### What to work on
Print, in exact form, the lines below from the one containing "flip-flops and latches | 24 | 5.26" through the one containing "adders and majority gates: 10 / 10 / 0.00472", and omit all others.

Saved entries
────────

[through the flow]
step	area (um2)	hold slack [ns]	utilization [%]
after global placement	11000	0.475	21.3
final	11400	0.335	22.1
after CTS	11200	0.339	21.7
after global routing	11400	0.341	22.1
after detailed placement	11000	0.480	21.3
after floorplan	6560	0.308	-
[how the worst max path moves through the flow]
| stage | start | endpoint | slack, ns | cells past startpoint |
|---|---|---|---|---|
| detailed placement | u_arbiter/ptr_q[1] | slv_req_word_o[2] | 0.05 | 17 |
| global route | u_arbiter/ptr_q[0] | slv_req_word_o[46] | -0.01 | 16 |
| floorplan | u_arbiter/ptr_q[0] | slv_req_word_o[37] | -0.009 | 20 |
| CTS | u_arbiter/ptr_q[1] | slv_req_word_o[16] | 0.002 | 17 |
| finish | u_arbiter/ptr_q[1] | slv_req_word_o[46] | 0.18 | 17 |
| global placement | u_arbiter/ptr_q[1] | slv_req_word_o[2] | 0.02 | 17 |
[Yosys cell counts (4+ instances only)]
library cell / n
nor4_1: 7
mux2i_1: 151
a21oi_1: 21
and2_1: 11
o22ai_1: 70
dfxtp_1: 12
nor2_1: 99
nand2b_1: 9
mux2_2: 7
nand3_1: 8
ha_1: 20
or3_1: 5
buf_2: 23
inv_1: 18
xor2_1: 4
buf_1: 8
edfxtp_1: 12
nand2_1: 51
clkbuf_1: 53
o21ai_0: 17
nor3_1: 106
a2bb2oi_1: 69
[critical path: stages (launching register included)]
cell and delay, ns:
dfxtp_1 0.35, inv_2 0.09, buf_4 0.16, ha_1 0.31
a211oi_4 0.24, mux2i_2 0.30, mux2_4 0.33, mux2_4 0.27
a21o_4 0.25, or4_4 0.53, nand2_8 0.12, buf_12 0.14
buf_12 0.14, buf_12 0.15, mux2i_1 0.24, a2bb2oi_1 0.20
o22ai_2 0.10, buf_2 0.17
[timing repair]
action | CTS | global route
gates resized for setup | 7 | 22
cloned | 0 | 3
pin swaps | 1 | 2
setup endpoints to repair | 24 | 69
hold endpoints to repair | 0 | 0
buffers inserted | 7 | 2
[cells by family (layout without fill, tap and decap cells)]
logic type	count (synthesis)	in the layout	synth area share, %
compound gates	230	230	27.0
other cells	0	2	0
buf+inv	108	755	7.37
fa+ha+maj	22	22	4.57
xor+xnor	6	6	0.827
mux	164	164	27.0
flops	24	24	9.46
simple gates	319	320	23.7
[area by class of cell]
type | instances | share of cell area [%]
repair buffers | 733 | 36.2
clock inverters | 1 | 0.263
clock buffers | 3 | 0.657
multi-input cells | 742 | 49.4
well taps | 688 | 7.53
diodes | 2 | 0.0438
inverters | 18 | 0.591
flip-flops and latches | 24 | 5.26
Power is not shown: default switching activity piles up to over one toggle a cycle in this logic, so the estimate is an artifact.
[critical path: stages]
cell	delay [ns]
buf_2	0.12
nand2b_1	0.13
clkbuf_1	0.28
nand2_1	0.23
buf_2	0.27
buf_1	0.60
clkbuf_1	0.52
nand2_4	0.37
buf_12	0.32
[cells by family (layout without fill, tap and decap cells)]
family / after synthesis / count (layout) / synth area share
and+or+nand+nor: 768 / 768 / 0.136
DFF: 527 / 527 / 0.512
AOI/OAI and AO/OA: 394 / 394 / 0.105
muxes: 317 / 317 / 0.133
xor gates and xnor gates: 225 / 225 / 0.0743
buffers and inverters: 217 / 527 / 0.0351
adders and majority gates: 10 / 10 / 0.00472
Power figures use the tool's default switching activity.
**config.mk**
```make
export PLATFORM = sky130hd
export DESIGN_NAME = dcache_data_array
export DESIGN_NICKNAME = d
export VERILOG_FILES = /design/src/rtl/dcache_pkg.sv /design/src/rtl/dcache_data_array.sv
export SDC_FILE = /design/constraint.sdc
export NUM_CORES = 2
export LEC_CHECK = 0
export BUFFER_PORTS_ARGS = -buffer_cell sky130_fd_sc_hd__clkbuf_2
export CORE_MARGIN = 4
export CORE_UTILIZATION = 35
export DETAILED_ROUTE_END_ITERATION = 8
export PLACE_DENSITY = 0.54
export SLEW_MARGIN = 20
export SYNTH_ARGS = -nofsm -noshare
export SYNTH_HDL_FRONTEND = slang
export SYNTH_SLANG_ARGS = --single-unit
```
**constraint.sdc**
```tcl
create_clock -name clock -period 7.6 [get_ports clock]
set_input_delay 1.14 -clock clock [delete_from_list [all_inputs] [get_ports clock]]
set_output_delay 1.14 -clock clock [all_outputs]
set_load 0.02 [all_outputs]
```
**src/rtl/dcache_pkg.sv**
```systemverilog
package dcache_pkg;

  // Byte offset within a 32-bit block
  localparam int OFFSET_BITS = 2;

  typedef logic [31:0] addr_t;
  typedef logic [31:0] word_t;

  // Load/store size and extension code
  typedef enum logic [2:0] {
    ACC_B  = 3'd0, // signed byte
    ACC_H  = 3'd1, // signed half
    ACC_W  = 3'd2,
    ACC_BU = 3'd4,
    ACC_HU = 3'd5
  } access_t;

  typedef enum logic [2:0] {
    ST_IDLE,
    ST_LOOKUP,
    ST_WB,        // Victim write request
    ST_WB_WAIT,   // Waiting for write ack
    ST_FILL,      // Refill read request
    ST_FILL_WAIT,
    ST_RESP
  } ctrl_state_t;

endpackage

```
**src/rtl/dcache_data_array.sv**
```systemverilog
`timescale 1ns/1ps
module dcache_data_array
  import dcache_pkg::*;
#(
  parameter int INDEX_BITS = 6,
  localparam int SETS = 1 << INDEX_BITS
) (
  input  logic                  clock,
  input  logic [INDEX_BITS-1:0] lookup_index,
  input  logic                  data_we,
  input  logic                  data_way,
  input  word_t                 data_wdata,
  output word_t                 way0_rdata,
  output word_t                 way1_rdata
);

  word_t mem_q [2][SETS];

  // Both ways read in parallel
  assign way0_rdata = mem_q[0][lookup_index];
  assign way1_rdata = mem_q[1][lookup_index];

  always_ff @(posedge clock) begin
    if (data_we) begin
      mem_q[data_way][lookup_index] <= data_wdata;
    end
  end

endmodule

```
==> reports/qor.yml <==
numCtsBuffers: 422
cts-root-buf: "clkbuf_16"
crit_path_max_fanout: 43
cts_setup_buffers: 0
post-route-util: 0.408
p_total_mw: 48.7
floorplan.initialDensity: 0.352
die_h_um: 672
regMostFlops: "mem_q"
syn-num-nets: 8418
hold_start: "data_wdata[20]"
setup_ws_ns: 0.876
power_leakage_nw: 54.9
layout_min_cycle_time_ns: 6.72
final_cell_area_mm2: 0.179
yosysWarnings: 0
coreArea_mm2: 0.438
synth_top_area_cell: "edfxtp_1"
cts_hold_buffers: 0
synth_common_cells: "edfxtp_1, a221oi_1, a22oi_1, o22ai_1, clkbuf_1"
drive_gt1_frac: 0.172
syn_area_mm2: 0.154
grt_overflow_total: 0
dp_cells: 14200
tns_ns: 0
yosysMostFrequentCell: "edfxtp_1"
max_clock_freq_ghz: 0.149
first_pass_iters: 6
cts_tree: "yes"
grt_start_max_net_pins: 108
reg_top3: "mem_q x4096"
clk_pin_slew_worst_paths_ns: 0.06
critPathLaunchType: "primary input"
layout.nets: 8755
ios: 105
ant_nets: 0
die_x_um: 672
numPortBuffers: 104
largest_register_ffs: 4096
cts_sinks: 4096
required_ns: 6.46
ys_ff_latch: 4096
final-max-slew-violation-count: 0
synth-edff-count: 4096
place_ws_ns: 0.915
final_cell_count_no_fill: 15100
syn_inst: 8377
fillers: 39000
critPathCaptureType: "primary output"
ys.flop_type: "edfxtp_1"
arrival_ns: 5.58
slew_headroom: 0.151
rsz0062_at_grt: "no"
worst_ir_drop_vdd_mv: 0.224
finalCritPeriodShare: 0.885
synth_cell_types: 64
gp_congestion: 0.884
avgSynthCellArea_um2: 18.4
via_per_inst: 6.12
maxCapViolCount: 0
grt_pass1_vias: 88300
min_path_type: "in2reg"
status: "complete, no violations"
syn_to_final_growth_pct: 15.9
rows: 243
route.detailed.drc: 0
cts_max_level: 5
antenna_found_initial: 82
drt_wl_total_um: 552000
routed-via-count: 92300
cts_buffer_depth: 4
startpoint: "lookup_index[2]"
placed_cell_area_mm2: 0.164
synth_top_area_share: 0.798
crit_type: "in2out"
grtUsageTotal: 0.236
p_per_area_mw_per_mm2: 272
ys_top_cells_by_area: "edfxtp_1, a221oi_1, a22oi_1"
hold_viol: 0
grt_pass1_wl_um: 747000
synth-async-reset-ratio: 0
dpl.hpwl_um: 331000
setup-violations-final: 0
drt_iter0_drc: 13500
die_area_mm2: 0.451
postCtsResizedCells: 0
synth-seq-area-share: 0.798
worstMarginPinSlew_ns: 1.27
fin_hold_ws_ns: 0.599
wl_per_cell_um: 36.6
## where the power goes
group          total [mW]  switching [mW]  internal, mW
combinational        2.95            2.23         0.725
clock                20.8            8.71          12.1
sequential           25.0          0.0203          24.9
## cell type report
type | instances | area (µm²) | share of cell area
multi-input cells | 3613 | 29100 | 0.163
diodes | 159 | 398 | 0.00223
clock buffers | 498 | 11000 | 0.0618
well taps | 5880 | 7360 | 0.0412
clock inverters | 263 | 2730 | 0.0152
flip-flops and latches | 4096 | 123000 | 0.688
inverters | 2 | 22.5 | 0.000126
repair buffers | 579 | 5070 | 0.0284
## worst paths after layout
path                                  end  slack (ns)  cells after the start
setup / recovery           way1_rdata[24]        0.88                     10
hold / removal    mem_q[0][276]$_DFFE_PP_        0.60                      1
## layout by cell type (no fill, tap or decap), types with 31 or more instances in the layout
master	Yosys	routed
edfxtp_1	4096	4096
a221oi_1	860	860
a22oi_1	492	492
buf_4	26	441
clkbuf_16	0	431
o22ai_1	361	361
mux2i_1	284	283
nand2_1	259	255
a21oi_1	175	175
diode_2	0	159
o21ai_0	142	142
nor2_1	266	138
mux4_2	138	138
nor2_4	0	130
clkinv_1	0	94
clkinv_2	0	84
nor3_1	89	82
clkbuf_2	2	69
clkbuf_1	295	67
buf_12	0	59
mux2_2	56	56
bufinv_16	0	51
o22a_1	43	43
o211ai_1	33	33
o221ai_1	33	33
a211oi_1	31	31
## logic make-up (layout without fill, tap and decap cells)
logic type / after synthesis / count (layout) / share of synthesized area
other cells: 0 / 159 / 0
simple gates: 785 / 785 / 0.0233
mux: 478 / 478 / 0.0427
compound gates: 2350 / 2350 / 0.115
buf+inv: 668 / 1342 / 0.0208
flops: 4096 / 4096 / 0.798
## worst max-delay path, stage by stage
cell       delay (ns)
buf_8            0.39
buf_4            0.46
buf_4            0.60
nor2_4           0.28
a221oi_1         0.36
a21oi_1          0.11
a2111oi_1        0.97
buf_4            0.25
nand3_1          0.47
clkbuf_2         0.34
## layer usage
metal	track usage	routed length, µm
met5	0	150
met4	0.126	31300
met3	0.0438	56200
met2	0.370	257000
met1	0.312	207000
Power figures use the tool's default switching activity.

────────

### Response to the exercise
flip-flops and latches | 24 | 5.26
Power is not shown: default switching activity piles up to over one toggle a cycle in this logic, so the estimate is an artifact.
[critical path: stages]
cell	delay [ns]
buf_2	0.12
nand2b_1	0.13
clkbuf_1	0.28
nand2_1	0.23
buf_2	0.27
buf_1	0.60
clkbuf_1	0.52
nand2_4	0.37
buf_12	0.32
[cells by family (layout without fill, tap and decap cells)]
family / after synthesis / count (layout) / synth area share
and+or+nand+nor: 768 / 768 / 0.136
DFF: 527 / 527 / 0.512
AOI/OAI and AO/OA: 394 / 394 / 0.105
muxes: 317 / 317 / 0.133
xor gates and xnor gates: 225 / 225 / 0.0743
buffers and inverters: 217 / 527 / 0.0351
adders and majority gates: 10 / 10 / 0.00472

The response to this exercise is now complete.